Çocuğun üstün yararını belirlerken; onun bedensel, zihinsel, ruhsal, ahlaki ve toplumsal gelişiminin sağlanması amacının gözetilmesi gereklidir. Ana ve babanın yararları; boşanmadaki kusurları, ahlaki değer yargıları, sosyal konumları gibi durumları, çocuğun üstün yararını etkilemediği ölçüde göz önünde tutulur.

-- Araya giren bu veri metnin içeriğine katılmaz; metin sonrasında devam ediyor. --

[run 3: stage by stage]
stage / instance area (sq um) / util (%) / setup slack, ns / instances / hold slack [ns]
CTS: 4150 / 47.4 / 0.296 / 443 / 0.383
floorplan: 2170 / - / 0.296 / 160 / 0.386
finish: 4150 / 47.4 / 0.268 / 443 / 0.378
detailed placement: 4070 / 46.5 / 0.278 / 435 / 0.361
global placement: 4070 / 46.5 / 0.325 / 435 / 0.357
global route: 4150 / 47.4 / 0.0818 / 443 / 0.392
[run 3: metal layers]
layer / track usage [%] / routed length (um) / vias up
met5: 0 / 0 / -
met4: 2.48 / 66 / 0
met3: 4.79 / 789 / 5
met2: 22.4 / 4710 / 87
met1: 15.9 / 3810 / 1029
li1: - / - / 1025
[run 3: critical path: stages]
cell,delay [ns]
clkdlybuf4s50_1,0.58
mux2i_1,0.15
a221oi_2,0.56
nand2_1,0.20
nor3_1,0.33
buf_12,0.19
File: config.mk
export PLATFORM = sky130hd
export DESIGN_NAME = and_gate
export DESIGN_NICKNAME = d
export VERILOG_FILES = /design/src/rtl/and_gate_pkg.sv /design/src/rtl/and_gate_core.sv /design/src/rtl/and_gate.sv
export SDC_FILE = /design/constraint.sdc
export NUM_CORES = 1
export LEC_CHECK = 0
export BUFFER_PORTS_ARGS = -buffer_cell sky130_fd_sc_hd__buf_2
export CORE_AREA = 5 5 42 44
export CTS_CLUSTER_DIAMETER = 40
export DETAILED_ROUTE_END_ITERATION = 16
export DIE_AREA = 0 0 47 49
export SETUP_SLACK_MARGIN = 0.15
export SLEW_MARGIN = 5
export SYNTH_ARGS = -nofsm -noshare
export SYNTH_HDL_FRONTEND = slang
export SYNTH_HIERARCHICAL = 1
export SYNTH_SLANG_ARGS = --single-unit
File: constraint.sdc
create_clock -name clk -period 2.45 [get_ports clk]
set_clock_uncertainty 0.1 [all_clocks]
set_input_delay 0.49 -clock clk [delete_from_list [all_inputs] [get_ports clk]]
set_output_delay 0.49 -clock clk [all_outputs]
set_load 0.005 [all_outputs]
<file path="config.mk">
export PLATFORM = sky130hd
export DESIGN_NAME = gnn_result_collector
export DESIGN_NICKNAME = d
export VERILOG_FILES = /design/src/rtl/gnn_result_collector.sv
export SDC_FILE = /design/constraint.sdc
export NUM_CORES = 1
export LEC_CHECK = 0
export ABC_AREA = 1
export CORE_UTILIZATION = 40
export DETAILED_ROUTE_END_ITERATION = 7
export REMOVE_ABC_BUFFERS = 1
export SLEW_MARGIN = 0
export SYNTH_ARGS = -nofsm -noshare
export SYNTH_HDL_FRONTEND = slang
export SYNTH_SLANG_ARGS = --single-unit
</file>
<file path="constraint.sdc">
create_clock -name clk -period 2.6 [get_ports clk]
set_input_delay 0.26 -clock clk [delete_from_list [all_inputs] [get_ports clk]]
set_output_delay 0.26 -clock clk [all_outputs]
set_load 0.05 [all_outputs]
</file>
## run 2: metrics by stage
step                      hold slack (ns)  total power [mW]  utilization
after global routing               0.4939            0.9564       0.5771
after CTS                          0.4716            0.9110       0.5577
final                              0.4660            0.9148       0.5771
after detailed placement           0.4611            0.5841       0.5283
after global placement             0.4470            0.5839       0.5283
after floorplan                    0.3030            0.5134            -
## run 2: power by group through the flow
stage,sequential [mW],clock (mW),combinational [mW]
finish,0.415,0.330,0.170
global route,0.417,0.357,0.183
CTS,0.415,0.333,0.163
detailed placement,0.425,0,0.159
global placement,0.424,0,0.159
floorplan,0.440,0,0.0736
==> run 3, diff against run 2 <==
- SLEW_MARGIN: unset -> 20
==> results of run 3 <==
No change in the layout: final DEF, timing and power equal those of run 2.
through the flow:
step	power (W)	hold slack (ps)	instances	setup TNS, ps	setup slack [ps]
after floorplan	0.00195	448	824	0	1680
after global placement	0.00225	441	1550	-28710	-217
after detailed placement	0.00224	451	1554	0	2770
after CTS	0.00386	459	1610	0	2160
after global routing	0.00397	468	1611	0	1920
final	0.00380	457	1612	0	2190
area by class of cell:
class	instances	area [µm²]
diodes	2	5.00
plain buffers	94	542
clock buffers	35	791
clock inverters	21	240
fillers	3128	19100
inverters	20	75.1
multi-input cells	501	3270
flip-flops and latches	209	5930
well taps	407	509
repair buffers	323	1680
$ cat config.mk
export PLATFORM = sky130hd
export DESIGN_NAME = sram_port_arb
export DESIGN_NICKNAME = d
export VERILOG_FILES = /design/src/rtl/sram_arb_pkg.sv /design/src/rtl/sram_arb_rr2.sv /design/src/rtl/sram_port_arb.sv
export SDC_FILE = /design/constraint.sdc
export NUM_CORES = 1
export LEC_CHECK = 0
export ABC_CLOCK_PERIOD_IN_PS = 2380
export BUFFER_PORTS_ARGS = -buffer_cell sky130_fd_sc_hd__buf_2
export CAP_MARGIN = 5
export CORE_AREA = 2 2 343 345
export DETAILED_ROUTE_END_ITERATION = 7
export DIE_AREA = 0 0 345 347
export GPL_TIMING_DRIVEN = 0
export PLACE_DENSITY = 0.3
export SYNTH_ARGS = -nofsm -noshare
export SYNTH_HDL_FRONTEND = slang
export SYNTH_SLANG_ARGS = --single-unit
$ cat constraint.sdc
create_clock -name clk -period 2.38 [get_ports clk]
set_clock_uncertainty 0.15 [all_clocks]
set_input_delay 0.476 -clock clk [delete_from_list [all_inputs] [get_ports clk]]
set_output_delay 0.476 -clock clk [all_outputs]
set_load 0.05 [all_outputs]
$ cat src/rtl/sram_arb_pkg.sv
`default_nettype none
// ============================================================================
// Module  : sram_arb_pkg
// Purpose : Shared types and helpers for the two-requester SRAM port arbiter.
// Revision: 1.0 - initial release
// ============================================================================
package sram_arb_pkg;

  // Arbiter ownership states: free, or locked to one requester mid-burst
  typedef enum logic [1:0] {
    IDLE = 2'd0,
    OWN0 = 2'd1,
    OWN1 = 2'd2
  } arb_state_t;

  // Requester index (0 = AXI datapath, 1 = backdoor load/debug engine)
  typedef logic req_idx_t;

  // Byte-lane count of an SRAM row
  function automatic int strb_w(input int data_w);
    return data_w / 8;
  endfunction

endpackage
`default_nettype wire

$ cat src/rtl/sram_arb_rr2.sv
`default_nettype none
// ============================================================================
// Module  : sram_arb_rr2
// Purpose : Two-way round-robin picker. Produces a one-hot winner from the
//           request pair; the pointer breaks ties only.
// Revision: 1.0 - initial release
// ============================================================================
module sram_arb_rr2
  import sram_arb_pkg::*;
(
  input  logic [1:0] req,
  input  req_idx_t   ptr,
  output logic [1:0] win
);

  // Single requester always wins; on contention the pointer side wins
  always_comb begin
    win = 2'b00;
    case (req)
      2'b01:   win = 2'b01;
      2'b10:   win = 2'b10;
      2'b11:   win = ptr ? 2'b10 : 2'b01;
      default: win = 2'b00;
    endcase
  end

endmodule
`default_nettype wire

$ cat src/rtl/sram_port_arb.sv
`default_nettype none
// ============================================================================
// Module  : sram_port_arb
// Purpose : Shares one single-port 128-bit SRAM between two requesters with
//           per-beat grants, burst locking until a last beat, round-robin
//           between bursts and a watchdog that frees a stalled lock owner.
//           SRAM controls follow the active-low spsram macro convention.
// Revision: 1.0 - initial release
// ============================================================================
module sram_port_arb
  import sram_arb_pkg::*;
#(
  parameter int ADDR_W  = 16,
  parameter int DATA_W  = 128,
  parameter int LOCK_TO = 64
) (
  input  logic                      clk,
  input  logic                      rst_b,
  // requester 0
  input  logic                      m0_req,
  input  logic                      m0_last,
  input  logic [ADDR_W-1:0]         m0_addr,
  input  logic                      m0_wen,
  input  logic [strb_w(DATA_W)-1:0] m0_wstrb,
  input  logic [DATA_W-1:0]         m0_wdata,
  output logic                      m0_gnt,
  output logic                      m0_rvld,
  output logic [DATA_W-1:0]         m0_rdata,
  // requester 1
  input  logic                      m1_req,
  input  logic                      m1_last,
  input  logic [ADDR_W-1:0]         m1_addr,
  input  logic                      m1_wen,
  input  logic [strb_w(DATA_W)-1:0] m1_wstrb,
  input  logic [DATA_W-1:0]         m1_wdata,
  output logic                      m1_gnt,
  output logic                      m1_rvld,
  output logic [DATA_W-1:0]         m1_rdata,
  // SRAM macro
  output logic                      ram_cen,
  output logic                      ram_gwen,
  output logic [strb_w(DATA_W)-1:0] ram_wen,
  output logic [ADDR_W-1:0]         ram_addr,
  output logic [DATA_W-1:0]         ram_din,
  input  logic [DATA_W-1:0]         ram_dout,
  // status
  output logic                      lock_err
);

  localparam int STRB_W = strb_w(DATA_W);
  localparam int CNT_W  = $clog2(LOCK_TO);
  // Last idle count before release: the release edge is the LOCK_TO-th idle cycle
  localparam logic [CNT_W-1:0] WD_LAST = CNT_W'(LOCK_TO - 1);

  arb_state_t        state;
  req_idx_t          rr_ptr;
  logic [CNT_W-1:0]  wd_cnt;
  logic [1:0]        pick;
  logic              any_gnt;
  logic              win_last;
  logic              win_wen;
  logic [STRB_W-1:0] win_strb;

  sram_arb_rr2 u_rr2 (
    .req (ramp_req()),
    .ptr (rr_ptr),
    .win (pick)
  );

  function automatic logic [1:0] ramp_req();
    return {m1_req, m0_req};
  endfunction

  // Grant: free arbitration in IDLE, otherwise only the lock owner may proceed
  always_comb begin
    m0_gnt = 1'b0;
    m1_gnt = 1'b0;
    case (state)
      IDLE: begin
        m0_gnt = pick[0];
        m1_gnt = pick[1];
      end
      OWN0:    m0_gnt = m0_req;
      OWN1:    m1_gnt = m1_req;
      default: ;
    endcase
  end

  // Winner attributes; m0 is the default leg so idle SRAM inputs follow m0
  always_comb begin
    any_gnt  = m0_gnt | m1_gnt;
    win_last = m1_gnt ? m1_last  : m0_last;
    win_wen  = m1_gnt ? m1_wen   : m0_wen;
    win_strb = m1_gnt ? m1_wstrb : m0_wstrb;
    ram_addr = m1_gnt ? m1_addr  : m0_addr;
    ram_din  = m1_gnt ? m1_wdata : m0_wdata;
  end

  // Active-low SRAM strobes; a zero-strobe write still pulses gwen
  always_comb begin
    ram_cen  = ~any_gnt;
    ram_gwen = ~(any_gnt & win_wen);
    ram_wen  = (any_gnt & win_wen) ? ~win_strb : {STRB_W{1'b1}};
  end

  assign m0_rdata = ram_dout;
  assign m1_rdata = ram_dout;

  // Ownership FSM with round-robin pointer, lock watchdog and read-valid flops
  always_ff @(posedge clk or negedge rst_b) begin
    if (!rst_b) begin
      state    <= IDLE;
      rr_ptr   <= 1'b0;
      wd_cnt   <= '0;
      lock_err <= 1'b0;
      m0_rvld  <= 1'b0;
      m1_rvld  <= 1'b0;
    end else begin
      lock_err <= 1'b0;
      m0_rvld  <= m0_gnt & ~m0_wen;
      m1_rvld  <= m1_gnt & ~m1_wen;
      case (state)
        IDLE: begin
          wd_cnt <= '0;
          if (any_gnt) begin
            if (win_last) begin
              // single-beat burst: hand priority to the other side
              rr_ptr <= m0_gnt;
            end else begin
              state <= m1_gnt ? OWN1 : OWN0;
            end
          end
        end
        OWN0: begin
          if (m0_req) begin
            wd_cnt <= '0;
            if (m0_last) begin
              state  <= IDLE;
              rr_ptr <= 1'b1;
            end
          end else if (wd_cnt == WD_LAST) begin
            state    <= IDLE;
            rr_ptr   <= 1'b1;
            lock_err <= 1'b1;
            wd_cnt   <= '0;
          end else begin
            wd_cnt <= wd_cnt + 1'b1;
          end
        end
        OWN1: begin
          if (m1_req) begin
            wd_cnt <= '0;
            if (m1_last) begin
              state  <= IDLE;
              rr_ptr <= 1'b0;
            end
          end else if (wd_cnt == WD_LAST) begin
            state    <= IDLE;
            rr_ptr   <= 1'b0;
            lock_err <= 1'b1;
            wd_cnt   <= '0;
          end else begin
            wd_cnt <= wd_cnt + 1'b1;
          end
        end
        default: begin
          state  <= IDLE;
          wd_cnt <= '0;
        end
      endcase
    end
  end

endmodule
`default_nettype wire

==> results.md <==
- Yosys Warn Count: 0
- Crit path launch type: register
- Final setup viols: 163
- Main combinational cell family by area after synthesis: buffers and inverters
- Die Ht: 347 µm
- Fmax: around 350 MHz
- Area grow syn2layout: 261%
- Layout Utilization: 0.146
- Fin Setup TNS: -59.73 ns
- DRT antenna net count: 0
- Req. time, crit path: 1.75 ns
- Lkg Pwr: 8.78 nW
- WL per Instance: between 20 and 25 µm
- Placement Cell Area: 0.0106 mm²
- CP cell instances: inv_2 > ha_4 > a21o_4 > nand2_8 > clkinv_8 > buf_16 > clkbuf_16 > buf_12 > nand2_2 > nand2_2 > buf_6
- Post-synthesis simple-gate area fraction: 0.401
- Residual DRC count: 0
- Clock transition at path regs: approximately 0.05 ns
- Hold path depth: 2
- MaxCap Viol Count: 0
- Dpl ws: -1.32 ns
- CP delay by family, top: buffers and inverters
- TritonCTS Sinks: 12
- Max clock buf depth: 2
- Unique cell type count in the Yosys netlist: 32
- RR Startpoint: state[1]
- CP max-delay cell: dfrtp_1
- Mapped Cells: between 800 and 900
- WP depth: 11
- EDFF count, synth: 0
- Io pins: 879
- Worst EP arrival: 2.19 ns
- CP Capture Type: output port
- Mux cell area share after synthesis: 0.00453
- XOR/XNOR share of the synthesized area: 0.00747
- Biggest cell delay along the critical path: ~0.4 ns
- Placed Instances: 3122
- FP Rows: 125
- Vias in the first global route: about 8200
- Hold_sp: m0_wen
- CTS tree: built
- Largest net degree at the start of global routing: 13
- Final net count: roughly 2100
- Gr ovfl total: 0
- Die area: roughly 0.12 mm²
- Port bufs: approximately 750
- Register area share after synthesis: 0.0640
- RSZ-0062 raised after global routing: yes
- Vias/cell: about 2.6
- Initial Util: 0.0405
- Post-Syn Area per Cell: 5.53 µm²
- CP most frequent cell: nand2_2
- WHS: 0.280 ns
- R2R setup slack: approximately 0.12 ns
- Final setup margin: -0.439 ns
- Synth Register Bits: 12
- Vias: approximately 8400
- Period utilization: 1.18
- Placeable Area: 0.116 mm²
- Asr flop ratio synth: 1.00
- Worst min-delay path class: input pin to register
- Final cell count without fillers: 3194
- Post-Syn Area: ~0.0047 mm²
- Worst Setup EP: ram_din[76]
- Number of iterations in the first detailed-routing pass: 7
- CTS buffer count: 3
- CP max FO: 5
- Worst-margin pin slew: between 0.4 and 0.5 ns
- Adder-cell share of the synthesized area: 0.0160
- Layout cells sized above 1: 0.894
- DPL Wire Length: ~70000 µm
- Final Max Slew Viols: 0
- Die width: approximately 350 µm
- Setup CP Type: register to output port
- Design area: between 0.015 and 0.02 mm²
- Failing checks: negative setup slack
- Root Buffer: clkbuf_16
- Initial antenna violation count: 21
- Final Hold Violating Endpoints: 0
- VDD IR max: ~400 µV
- Status: finished, violations left
- GRT Util Overall: 0.122
- Post-synth net total: 1311
- Slew HR: 0.673
- Gpl congestion: a little over 0.9
- Compound-Gate Fraction of Synth Area: 0.0517
- CP bufs+invs: 6
- Detailed Route WL: 79100 µm
- Clock Latency Late Sink: ~0.24 ns
- Power Total: 15.8 mW
- First-pass GRT wire length: roughly 95000 µm
- R2r worst-path depth: 12
- Dominant synthesized flop cell: dfrtp_1
- PD cells: roughly 930 mW/mm²
- Final worst path period need: 2.82 ns
- FF-to-FF End: state[0]
- Clock H-tree levels: 1
- Worst Setup SP: state[1]
- DRT iter0 DRCs: around 250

Birleşmiş Milletler Çocuk Haklan Sözleşmesinin 12. ve Çocuk Haklarının Kullanılmasına ilişkin Avrupa Sözleşmesinin 3 ve 6. maddeleri idrak çağındaki çocukların kendilerini ilgilendiren konularda görüşünün alınması ve görüşlerine gereken önemin verilmesini öngörmektedir. İlgili Yargıtay kararı aşağıda ki gibidir;
https://emsal.yargitay.gov.tr/VeriBankasiIstemciWeb/yeniTasarim/index.jsp
Hukuk Genel Kurulu 2011/2-547 E., 2011/695 K.
- BOŞANMA
- VELAYET
- 4721 S. TÜRK MEDENİ KANUNU [ Madde 337 ]
- 4721 S. TÜRK MEDENİ KANUNU [ Madde 340 ]
- 4721 S. TÜRK MEDENİ KANUNU [ Madde 342 ]
- 4721 S. TÜRK MEDENİ KANUNU [ Madde 346 ]
- 0 S. ÇOCUK HAKLARINA DAİR SÖZLEŞME [ Madde 12 ]
“İçtihat Metni”
Taraflar arasındaki “Boşanma, velayet” davasından dolayı yapılan yargılama sonunda; Antalya 3.Aile Mahkemesince davanın kabulüne dair verilen 27.07.2010 gün ve 2010/396 E- 2010/867 K.sayılı kararın incelenmesi davalı tarafından istenilmesi üzerine, Yargıtay 2.Hukuk Dairesinin 24.11.2010 gün ve 2010/20537-19369 sayılı ilamı ile;
(“…Mahkemece bozmaya uyulmuştur. Bu durumda bozma gereğince işlem yapılması zorunludur. Uyulan bozma kararında idrak çağındaki çocuğun mahkemece dinlenmesi ve velayetle ilgili tercihinin sorulması gerekirken, uzmana ifade ettiği görüşün yeterli kabul edilmesi doğru bulunmamıştır.”)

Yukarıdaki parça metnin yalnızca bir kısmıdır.